Joshua Medina ’19, whose chance encounters at Occidental with Greek statuary videos and a dog named Fred led to a new 3-D technique for documenting the colors of bird plumage, has been awarded a prestigious National Science Foundation Graduate Research Fellowship.
Awarded annually to candidates in the sciences and social sciences who are pursuing a master’s degree or Ph.D., the fellowship provides three years of support for graduate study leading to research-based advanced degrees and is intended for students in the early stages of their graduate work.
Medina, a comparative studies in literature and culture (CSLC) major, had long had an interest in 3-D modeling before he took a class his sophomore year from CSLC Associate Professor Damian Stocking. Recently returned from Greece with videos of classic Greek sculpture and knowing of Medina’s interest, Stocking asked if he could create a 3-D statue mockup from the videos.
Having read an intriguing paper on photogrammetry—the extraction of three-dimensional measurements from two-dimensional images such as videos or photographs—Medina set to work. Then fate took a hand when he met James Maley, the collections manager of ’s Moore Lab of Zoology, out walking his dog, Fred.
“I had a tour of the lab [home of the world’s largest collection of Mexican birds] and I was absolutely blown away,” Medina remembers. “It felt like a sculpture gallery, with all those colors and textures. On the inside, the collection feels as much like a library as a gallery. You get the sensation of being around a lot of hidden history, and all the DNA data likely could fill shelves. That feeling was just as striking as the beauty for me.” He quickly realized that the 3-D modeling techniques he had used on Greek statuary could also be applied to bird specimens.
“Josh walked into the Lab as a classics major talking about 3-D digital modeling via photogrammetry,” says John McCormack, lab director and associate professor of biology. “From that emerged a multi-year project to 3-D digitize the lab’s specimens that culminated in a submitted journal article, an appearance on NPR’s Science Friday, and an NSF research grant proposal.”
“Josh essentially started and ran his own research operation,” McCormack says. “He invented something that the evolutionary biology and systematics community needed: a way to analyze whole organism, full-spectrum color.”

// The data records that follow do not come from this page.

==> config.mk <==
export PLATFORM = sky130hd
export DESIGN_NAME = ppsa_ram
export DESIGN_NICKNAME = d
export VERILOG_FILES = /design/src/sv/ppsa_ram.sv
export SDC_FILE = /design/constraint.sdc
export NUM_CORES = 2
export LEC_CHECK = 0
export BUFFER_PORTS_ARGS = -buffer_cell sky130_fd_sc_hd__buf_2
export CORE_MARGIN = 2
export CORE_UTILIZATION = 55
export CTS_CLUSTER_DIAMETER = 200
export DETAILED_ROUTE_END_ITERATION = 7
export PLACE_DENSITY_LB_ADDON = 0.05
export REMOVE_ABC_BUFFERS = 1
export SLEW_MARGIN = 20
export SYNTH_ARGS = -nofsm -noshare
export SYNTH_HDL_FRONTEND = slang
export SYNTH_SLANG_ARGS = --single-unit
==> constraint.sdc <==
create_clock -name clk -period 3.4 [get_ports clk]
set_clock_uncertainty 0.05 [all_clocks]
set_input_delay 0.34 -clock clk [delete_from_list [all_inputs] [get_ports clk]]
set_output_delay 0.34 -clock clk [all_outputs]
set_load 0.03 [all_outputs]
==> src/sv/ppsa_ram.sv <==
// generic single-port ram with registered read
module ppsa_ram #(
  parameter int WIDTH = 8,
  parameter int DEPTH = 256
) (
  input  logic                     clk,
  input  logic                     we,
  input  logic [$clog2(DEPTH)-1:0] addr,
  input  logic [WIDTH-1:0]         wdata,
  output logic [WIDTH-1:0]         rdata
);

  logic [WIDTH-1:0] mem [DEPTH];

  always_ff @(posedge clk) begin
    if (we) begin
      mem[addr] <= wdata;
    end
    rdata <= mem[addr];
  end

endmodule

### Yosys cells after proc, flatten, opt, wreduce, memory -nomap -nowiden

Memories as Yosys holds them, arrays and structs flattened. A register that Yosys moved wholly into a read port is not among the register bits.
Index checks and enable logic that the tools add are counted.

* mux-type cells: 2

Operators with widths (number)
* two-way mux 1 bit: 2

* bits in registers: 0
* RAM bits: 2048
* bits of input ports: 18
* output and inout port bits: 8
* memories kept: 1

Memory list
* mem: depth 256, bits a word 8, rd ports 1, clocked after memory_dff 1, wr ports 1, line 13 `logic [WIDTH-1:0] mem [DEPTH];`

### Longest topological paths before layout

* depth in word-level cells: 2
* depth in mapped cells: 10

### Worst setup path before layout

Ideal clock, no wire load.

* kind: input to register
* start: input port addr[1]
* end: memory mem[111][0] (enable)
* library setup time: 0.370 ns
* arrival: 2.189 ns
* path slack: 0.791 ns
* stages on the path: 9
* path buffers: 5
* cells stage by stage: buf_2 clkbuf_1 clkbuf_1 nand2_1 buf_2 nor2_1 nand2_1 clkbuf_1 nor2_1

RTL lines
* start: declaration: line 8 `input logic [$clog2(DEPTH)-1:0] addr,`
* end: declaration: line 13

No word-level cell before the write port.

==> results.tsv <==
metric	value	unit
ys_seq_area_share	78.6	%
grt_antenna_before_repair	6	
floorplan.io_pins	26	
layout_min_cycle_time	2.95	ns
p_per_area	578	nW/um2
place_congestion	0.838	
drc_errors	0	
timing.max_cap.violations	0	
dpl.cell_count	5705	
setup.worst_path.end_class	flip-flop	
setup_viol_count_final	0	
place_worst_setup_slack	-0.234	ns
synth_warn	0	
worstMarginPinSlew	1.05	ns
critPathRequiredTime	4.02	ns
switchingPower	0.0107	W
flip_flop_and_latch_count_after_synthesis	2056	
total_track_usage	26.3	%
yosysMostFrequentCell	edfxtp_1	
cts.sinks	2056	
fillcell_total	9543	
setup_crit_start_kind	flip-flop	
worstHoldPathCells	1	
synthesis.area	78500	um2
internal-power	0.0417	W
timing.hold.worst.start	wdata[7]	
drt_iter0_drc	4522	
final_cell_count_no_fill	6077	
global_route.usage.met3	4.80	%
synthesis.area_per_instance	22.1	um2
die_area	146000	um2
sequentialPowerShare	53.3	%
cts_setup_buffers	0	
route.final.wire_length	190000	um
final_net_count	4039	
core_region_area	142000	um2
postSynth.asyncResetShare	0	%
synth_top_cell_area_share	78.3	%
power.share.switching	20.5	%
slew_headroom	29.2	%
timing_worst_setup_path_type	reg2reg	
clock_power_share	41.9	%
clk_pin_slew_worst_paths	0.06	ns
run_status	complete, no violations	
ff_latch_area	61700	um2
clock.fmax	338	MHz
rsz0062_at_grt	false	
layout-drive-gt1-share	31.2	%
reg2reg_from	mem[99][1]	
firstDrtPassIters	5	
power_leakage	28.6	nW
synth_top_flop_cell	edfxtp_1	
min_delay_worst_endpoint	mem[80][7]	
gr-total-overflow	0	
ys_types	22	
std_cell_rows	138	
cts_tree	yes	
grt_max_degree	118	
gr-max-usage-layer	met2	
routedWlPerCell	31.2	um
path_max_fanout	1	
hold_violations	0	
cell_types_occupying_the_most_area_after_synthesis	edfxtp_1, mux4_2, a22oi_1	
postLayoutCoreUtil	64.1	%
synth_top_cell_by_area	edfxtp_1	
ctsRootBufferMaster	clkbuf_16	
setup_slack	0.445	ns
h-tree-depth	4	
dp_hpwl	119000	um
layout_worst_path_cycle_share	86.9	%
arrival	3.58	ns
peakVddDrop	0.000451	V
final-max-slew-violation-count	0	
start_util	55.4	%
clock_insertion_delay_at_the_later_pin_of_the_skew_report	0.80	ns
cts-resized-gates	0	
r2r-end	rdata[1]	
hp-class	in2reg	
grt_pass1_vias	39700	
fin_setup_tns	0	ns
postRouteAntennaNets	0	
multi_input_area	15800	um2
synthToLayoutAreaGrowth	15.6	%
io_buffers	25	
power.share.combinational	4.7	%
grt.met2_usage	42.1	%
synthTopCellsByCount	edfxtp_1, mux4_2, a22oi_1, nor2_1, clkbuf_1	
die_width	382	um
tritoncts_buffer_count	202	
synth_edf_count	2048	
detail_route.vias_per_cell	6.34	
post_synth_inst_count	3547	
grt.met1_usage	38.1	%
wire_length_of_the_first_global_routing_pass	276000	um
die_h	382	um
routed-via-count	38500	
worst-r2r-cell-count	6	
r2r_slack	0.45	ns
clock_tree.buffer_depth	3	
worstSetupStartpoint	mem[99][1]	
[stage by stage]
step                hold WS (ns)  area, um2  total power, W
global placement           0.788      84100          0.0309
global route              0.0404      90700          0.0539
detailed placement         0.778      84200          0.0310
CTS                       0.0300      90700          0.0528
finish                    0.0660      90700          0.0524
floorplan                  0.389      77400          0.0295
[worst max path at each step]
| stage | slack [ns] | end | depth (start not counted) |
|---|---|---|---|
| 2_1_floorplan | -3.84 | mem[132][0] | 3 |
| 3_3_place_gp | -0.78 | rdata[5] | 9 |
| 3_5_place_dp | -0.23 | rdata[1] | 9 |
| 4_1_cts | 0.53 | rdata[1] | 6 |
| 5_1_grt | 0.34 | rdata[1] | 10 |
| 6_report | 0.45 | rdata[1] | 6 |
[power groups by stage]
| stage | Combinational (W) | Clock, W | Sequential (W) |
|---|---|---|---|
| floorplan | 0.000963 | 0 | 0.0285 |
| global placement | 0.00244 | 0 | 0.0285 |
| detailed placement | 0.00250 | 0 | 0.0285 |
| CTS | 0.00250 | 0.0224 | 0.0280 |
| global route | 0.00262 | 0.0233 | 0.0280 |
| finish | 0.00247 | 0.0220 | 0.0280 |
[layout make-up]
| cell class | count | share of cell area, % |
|---|---|---|
| flip-flops and latches | 2056 | 68.0 |
| multi-input cells | 1258 | 17.4 |
| clock buffers | 258 | 6.01 |
| repair buffers | 502 | 4.80 |
| well taps | 1890 | 2.61 |
| clock inverters | 111 | 1.20 |
| inverters | 1 | 0.00414 |
| diodes | 1 | 0.00276 |
[timing repair]
action,CTS,global route
hold buffers,2,0
hold endpoints to repair,64,0
endpoints found under the setup margin,0,0
[placed cells by master, fill, tap and decap left out, drive strengths merged, types with 8 or more instances in the layout]
cell type / netlist / layout
a22oi: 256 / 256
o41ai: 32 / 32
nand4: 8 / 8
clkinvlp: 0 / 9
buf: 87 / 494
mux4: 512 / 512
nand2: 28 / 28
clkinv: 0 / 75
clkbuf: 145 / 264
a21oi: 128 / 128
dfxtp: 8 / 8
edfxtp: 2048 / 2048
nor3: 30 / 30
nand3: 13 / 13
nor2: 232 / 232
bufinv: 0 / 21
[routing by layer]
| metal | wire (um) | share of wire (%) |
|---|---|---|
| met1 | 77300 | 41 |
| met2 | 93200 | 49 |
| met3 | 14800 | 7.8 |
| met4 | 4290 | 2.3 |
| met5 | 25 | 0.013 |
[worst max-delay path, stage by stage (launching register included)]
cell and delay, ns:
edfxtp_1 0.36, mux4_2 0.52, a22oi_1 0.39, a21oi_1 0.17, o41ai_1 0.98, buf_4 0.26
nand4_1 0.10
[state kept, by name, summed over array words and instances, names as in the netlist]
| signal | flops |
|---|---|
| mem | 2048 |
| rdata | 8 |
[cell families after synthesis]
family | Yosys count | share of synthesized area, %
flip-flops | 2056 | 78.6
multiplexers | 512 | 14.7
AO/OA/AOI/OAI | 416 | 3.62
AND/OR/NAND/NOR | 330 | 1.73
buffers and inverters | 233 | 1.40
Note: power is estimated with default switching activity, not from simulation.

Everyone at the lab “was such a blessing to work with,” Medina says. “Moore is part of the museum community, it’s part of the taxidermy community, there was a resident artist studying anatomy—there are so many interesting interdisciplinary projects going on there. That approach to interdisciplinary work is what they model. They gave me such an unexpected opportunity to study things in a way never thought I could.”
Although the coronavirus pandemic has complicated the graduate school process, Medina hopes to pursue his Ph.D. at the University of Massachusetts, Amherst, where biologist Duncan Irschick uses 3-D modeling to explore animal functional mechanics. Medina ultimately sees lots of possibilities for his technique for museum collections generally, although he’s not quite done with birds yet. “Using UV light, we’ve been asking questions about the colors we can’t see,” he says.